**TASK ITEM**
Your task is to copy the stretch of lines in the records below that begins with the line containing "repair buffers | 201 | 0.169" and ends with the line containing "1.57 | 0.694 |", exactly as written, with nothing added.

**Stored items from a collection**
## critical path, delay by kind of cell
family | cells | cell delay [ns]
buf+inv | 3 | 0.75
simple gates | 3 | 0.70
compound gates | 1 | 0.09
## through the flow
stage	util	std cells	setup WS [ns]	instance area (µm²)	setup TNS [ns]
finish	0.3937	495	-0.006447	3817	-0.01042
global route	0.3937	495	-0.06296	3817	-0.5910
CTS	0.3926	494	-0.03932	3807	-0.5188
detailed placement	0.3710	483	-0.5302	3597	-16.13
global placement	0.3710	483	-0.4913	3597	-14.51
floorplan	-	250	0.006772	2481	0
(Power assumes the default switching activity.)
---
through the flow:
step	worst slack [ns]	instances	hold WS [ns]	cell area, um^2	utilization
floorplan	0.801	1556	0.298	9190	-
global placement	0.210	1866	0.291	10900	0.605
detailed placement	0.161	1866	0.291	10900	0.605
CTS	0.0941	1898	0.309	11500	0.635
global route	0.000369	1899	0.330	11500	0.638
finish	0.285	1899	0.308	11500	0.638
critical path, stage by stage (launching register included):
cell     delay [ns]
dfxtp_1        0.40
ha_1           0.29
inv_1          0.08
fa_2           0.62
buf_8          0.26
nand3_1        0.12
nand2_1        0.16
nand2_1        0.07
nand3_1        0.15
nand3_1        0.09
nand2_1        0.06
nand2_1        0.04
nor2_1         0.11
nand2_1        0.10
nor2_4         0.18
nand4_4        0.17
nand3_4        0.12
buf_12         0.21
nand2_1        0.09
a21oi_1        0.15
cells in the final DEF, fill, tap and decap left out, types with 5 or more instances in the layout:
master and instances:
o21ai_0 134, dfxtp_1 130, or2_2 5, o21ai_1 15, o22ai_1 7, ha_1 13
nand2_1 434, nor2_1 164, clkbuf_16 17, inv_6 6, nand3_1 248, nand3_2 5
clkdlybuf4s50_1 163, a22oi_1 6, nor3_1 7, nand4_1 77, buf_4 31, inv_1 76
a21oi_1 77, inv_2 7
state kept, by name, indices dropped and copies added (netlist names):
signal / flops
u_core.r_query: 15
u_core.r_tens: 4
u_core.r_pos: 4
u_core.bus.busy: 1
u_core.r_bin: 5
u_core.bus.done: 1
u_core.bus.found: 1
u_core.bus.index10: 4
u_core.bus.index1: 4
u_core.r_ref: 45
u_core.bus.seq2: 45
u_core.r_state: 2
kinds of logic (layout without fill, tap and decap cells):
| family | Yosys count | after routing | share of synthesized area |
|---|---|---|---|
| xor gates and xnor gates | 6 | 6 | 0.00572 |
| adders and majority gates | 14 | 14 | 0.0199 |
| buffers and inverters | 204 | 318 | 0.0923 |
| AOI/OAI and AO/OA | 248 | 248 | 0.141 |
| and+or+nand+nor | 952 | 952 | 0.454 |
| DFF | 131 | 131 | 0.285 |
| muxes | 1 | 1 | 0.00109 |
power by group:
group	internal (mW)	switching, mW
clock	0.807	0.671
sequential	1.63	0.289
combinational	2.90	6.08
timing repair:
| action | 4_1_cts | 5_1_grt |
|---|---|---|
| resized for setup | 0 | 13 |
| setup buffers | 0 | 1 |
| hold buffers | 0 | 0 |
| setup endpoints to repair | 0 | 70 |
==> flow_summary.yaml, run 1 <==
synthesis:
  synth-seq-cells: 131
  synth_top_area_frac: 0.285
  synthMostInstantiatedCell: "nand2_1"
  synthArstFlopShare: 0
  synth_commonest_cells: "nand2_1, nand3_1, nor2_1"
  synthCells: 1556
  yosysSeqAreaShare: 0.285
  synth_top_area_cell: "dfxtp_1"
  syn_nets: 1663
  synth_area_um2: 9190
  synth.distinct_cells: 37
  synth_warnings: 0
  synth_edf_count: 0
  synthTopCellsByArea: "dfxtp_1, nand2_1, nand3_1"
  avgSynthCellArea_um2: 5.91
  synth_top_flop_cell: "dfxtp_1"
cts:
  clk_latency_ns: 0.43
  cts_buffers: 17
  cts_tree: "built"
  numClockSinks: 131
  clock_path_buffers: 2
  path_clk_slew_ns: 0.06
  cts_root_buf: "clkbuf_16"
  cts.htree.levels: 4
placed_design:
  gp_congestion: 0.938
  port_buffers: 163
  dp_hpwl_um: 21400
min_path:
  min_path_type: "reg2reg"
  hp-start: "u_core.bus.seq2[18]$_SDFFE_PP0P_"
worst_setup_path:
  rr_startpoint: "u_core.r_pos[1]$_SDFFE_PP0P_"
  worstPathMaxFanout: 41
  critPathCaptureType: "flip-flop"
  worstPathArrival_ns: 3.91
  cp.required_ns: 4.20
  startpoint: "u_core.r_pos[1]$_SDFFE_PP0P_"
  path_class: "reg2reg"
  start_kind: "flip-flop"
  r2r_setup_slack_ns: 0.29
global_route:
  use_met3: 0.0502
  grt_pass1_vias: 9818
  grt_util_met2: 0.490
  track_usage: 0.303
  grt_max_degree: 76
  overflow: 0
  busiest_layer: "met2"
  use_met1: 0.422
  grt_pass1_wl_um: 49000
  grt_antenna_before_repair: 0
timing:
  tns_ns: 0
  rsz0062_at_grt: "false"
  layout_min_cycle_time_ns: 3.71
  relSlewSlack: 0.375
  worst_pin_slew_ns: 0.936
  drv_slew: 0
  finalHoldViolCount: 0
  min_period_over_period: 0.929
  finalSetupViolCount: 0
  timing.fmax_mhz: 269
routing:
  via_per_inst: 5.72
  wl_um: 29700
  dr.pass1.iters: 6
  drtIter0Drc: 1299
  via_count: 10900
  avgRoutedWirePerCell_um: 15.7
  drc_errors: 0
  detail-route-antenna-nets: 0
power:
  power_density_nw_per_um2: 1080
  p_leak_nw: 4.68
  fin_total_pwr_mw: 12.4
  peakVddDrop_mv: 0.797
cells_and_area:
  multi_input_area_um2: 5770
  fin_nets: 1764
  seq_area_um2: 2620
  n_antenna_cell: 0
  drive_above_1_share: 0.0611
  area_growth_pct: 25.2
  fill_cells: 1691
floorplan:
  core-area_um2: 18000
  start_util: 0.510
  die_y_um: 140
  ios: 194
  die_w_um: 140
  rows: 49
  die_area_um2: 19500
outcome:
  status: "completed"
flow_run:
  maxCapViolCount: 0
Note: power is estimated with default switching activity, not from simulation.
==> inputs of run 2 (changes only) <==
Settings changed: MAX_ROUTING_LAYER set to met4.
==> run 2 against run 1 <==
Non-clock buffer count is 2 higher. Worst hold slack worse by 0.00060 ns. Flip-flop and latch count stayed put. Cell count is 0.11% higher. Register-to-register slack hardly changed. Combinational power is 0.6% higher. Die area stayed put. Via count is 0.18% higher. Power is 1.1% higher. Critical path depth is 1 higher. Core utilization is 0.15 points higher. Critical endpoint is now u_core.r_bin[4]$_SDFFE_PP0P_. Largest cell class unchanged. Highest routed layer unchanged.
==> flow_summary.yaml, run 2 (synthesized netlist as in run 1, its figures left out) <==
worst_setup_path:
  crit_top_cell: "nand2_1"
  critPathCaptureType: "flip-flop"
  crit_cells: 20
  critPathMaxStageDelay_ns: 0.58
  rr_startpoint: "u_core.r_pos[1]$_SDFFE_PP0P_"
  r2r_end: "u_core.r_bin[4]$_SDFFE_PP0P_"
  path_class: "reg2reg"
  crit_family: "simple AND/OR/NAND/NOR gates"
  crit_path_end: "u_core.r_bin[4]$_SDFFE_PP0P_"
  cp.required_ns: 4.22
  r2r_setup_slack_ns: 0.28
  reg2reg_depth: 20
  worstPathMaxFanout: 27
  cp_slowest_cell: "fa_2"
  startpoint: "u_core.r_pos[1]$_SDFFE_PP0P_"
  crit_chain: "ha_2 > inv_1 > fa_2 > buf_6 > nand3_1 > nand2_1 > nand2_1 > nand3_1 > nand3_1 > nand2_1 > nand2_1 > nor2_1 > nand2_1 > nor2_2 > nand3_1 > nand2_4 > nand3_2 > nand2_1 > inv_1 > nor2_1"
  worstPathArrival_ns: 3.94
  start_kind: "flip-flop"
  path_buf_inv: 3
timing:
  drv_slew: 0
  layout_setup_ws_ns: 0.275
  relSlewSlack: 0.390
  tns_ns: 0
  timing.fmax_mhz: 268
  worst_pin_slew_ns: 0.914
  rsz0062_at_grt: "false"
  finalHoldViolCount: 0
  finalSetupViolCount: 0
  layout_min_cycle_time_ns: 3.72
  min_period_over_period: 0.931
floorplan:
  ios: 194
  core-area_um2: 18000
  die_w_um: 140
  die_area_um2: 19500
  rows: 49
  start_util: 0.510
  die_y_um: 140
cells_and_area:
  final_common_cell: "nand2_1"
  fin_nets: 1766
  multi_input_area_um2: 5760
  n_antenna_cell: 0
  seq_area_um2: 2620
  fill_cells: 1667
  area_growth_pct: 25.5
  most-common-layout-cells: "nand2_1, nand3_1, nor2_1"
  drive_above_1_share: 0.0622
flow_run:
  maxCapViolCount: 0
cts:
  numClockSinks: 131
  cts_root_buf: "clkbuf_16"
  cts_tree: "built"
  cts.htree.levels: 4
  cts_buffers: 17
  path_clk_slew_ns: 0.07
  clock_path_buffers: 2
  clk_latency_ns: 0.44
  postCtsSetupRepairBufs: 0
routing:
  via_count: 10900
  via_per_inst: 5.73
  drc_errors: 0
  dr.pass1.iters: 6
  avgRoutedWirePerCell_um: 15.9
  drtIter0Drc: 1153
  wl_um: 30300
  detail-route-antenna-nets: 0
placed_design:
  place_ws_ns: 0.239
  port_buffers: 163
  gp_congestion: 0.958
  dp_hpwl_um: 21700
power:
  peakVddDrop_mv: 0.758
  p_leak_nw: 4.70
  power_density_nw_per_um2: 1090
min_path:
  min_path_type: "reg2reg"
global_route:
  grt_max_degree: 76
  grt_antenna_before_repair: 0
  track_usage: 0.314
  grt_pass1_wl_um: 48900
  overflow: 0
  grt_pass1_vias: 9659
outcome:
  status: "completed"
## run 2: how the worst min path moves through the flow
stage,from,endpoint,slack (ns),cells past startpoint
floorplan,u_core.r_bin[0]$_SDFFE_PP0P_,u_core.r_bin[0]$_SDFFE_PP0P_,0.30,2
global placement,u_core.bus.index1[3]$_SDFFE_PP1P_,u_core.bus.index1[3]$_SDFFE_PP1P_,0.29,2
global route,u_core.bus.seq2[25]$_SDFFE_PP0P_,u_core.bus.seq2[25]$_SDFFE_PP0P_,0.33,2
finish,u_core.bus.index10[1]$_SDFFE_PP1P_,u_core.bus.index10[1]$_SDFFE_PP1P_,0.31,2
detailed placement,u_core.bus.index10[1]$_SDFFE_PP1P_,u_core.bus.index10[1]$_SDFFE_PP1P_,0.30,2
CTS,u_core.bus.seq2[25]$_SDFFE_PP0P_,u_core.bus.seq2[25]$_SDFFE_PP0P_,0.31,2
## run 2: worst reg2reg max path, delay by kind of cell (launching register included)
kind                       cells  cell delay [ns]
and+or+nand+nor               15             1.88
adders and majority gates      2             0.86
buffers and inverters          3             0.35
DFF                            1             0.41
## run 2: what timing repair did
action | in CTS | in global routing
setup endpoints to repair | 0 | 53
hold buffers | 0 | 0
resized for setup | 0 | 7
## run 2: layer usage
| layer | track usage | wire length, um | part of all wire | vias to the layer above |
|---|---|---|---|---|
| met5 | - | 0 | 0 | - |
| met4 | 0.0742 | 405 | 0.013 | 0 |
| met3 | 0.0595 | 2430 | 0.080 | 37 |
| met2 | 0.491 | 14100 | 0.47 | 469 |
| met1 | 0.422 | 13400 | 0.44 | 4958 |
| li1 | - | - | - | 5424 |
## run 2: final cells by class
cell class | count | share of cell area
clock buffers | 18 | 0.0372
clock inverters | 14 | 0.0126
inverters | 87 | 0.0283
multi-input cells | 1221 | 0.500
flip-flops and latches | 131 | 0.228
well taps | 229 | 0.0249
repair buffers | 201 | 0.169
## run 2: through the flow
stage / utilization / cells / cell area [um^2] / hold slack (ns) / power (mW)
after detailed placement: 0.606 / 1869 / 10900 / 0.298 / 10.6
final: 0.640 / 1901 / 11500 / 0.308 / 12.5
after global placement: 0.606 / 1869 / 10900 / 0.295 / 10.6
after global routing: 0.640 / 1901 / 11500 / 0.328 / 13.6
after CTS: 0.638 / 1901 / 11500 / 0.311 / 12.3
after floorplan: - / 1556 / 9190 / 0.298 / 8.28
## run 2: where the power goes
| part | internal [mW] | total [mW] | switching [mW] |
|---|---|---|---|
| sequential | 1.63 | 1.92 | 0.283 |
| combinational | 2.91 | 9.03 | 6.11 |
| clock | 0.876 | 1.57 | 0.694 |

**TASK SOLUTION**
repair buffers | 201 | 0.169
## run 2: through the flow
stage / utilization / cells / cell area [um^2] / hold slack (ns) / power (mW)
after detailed placement: 0.606 / 1869 / 10900 / 0.298 / 10.6
final: 0.640 / 1901 / 11500 / 0.308 / 12.5
after global placement: 0.606 / 1869 / 10900 / 0.295 / 10.6
after global routing: 0.640 / 1901 / 11500 / 0.328 / 13.6
after CTS: 0.638 / 1901 / 11500 / 0.311 / 12.3
after floorplan: - / 1556 / 9190 / 0.298 / 8.28
## run 2: where the power goes
| part | internal [mW] | total [mW] | switching [mW] |
|---|---|---|---|
| sequential | 1.63 | 1.92 | 0.283 |
| combinational | 2.91 | 9.03 | 6.11 |
| clock | 0.876 | 1.57 | 0.694 |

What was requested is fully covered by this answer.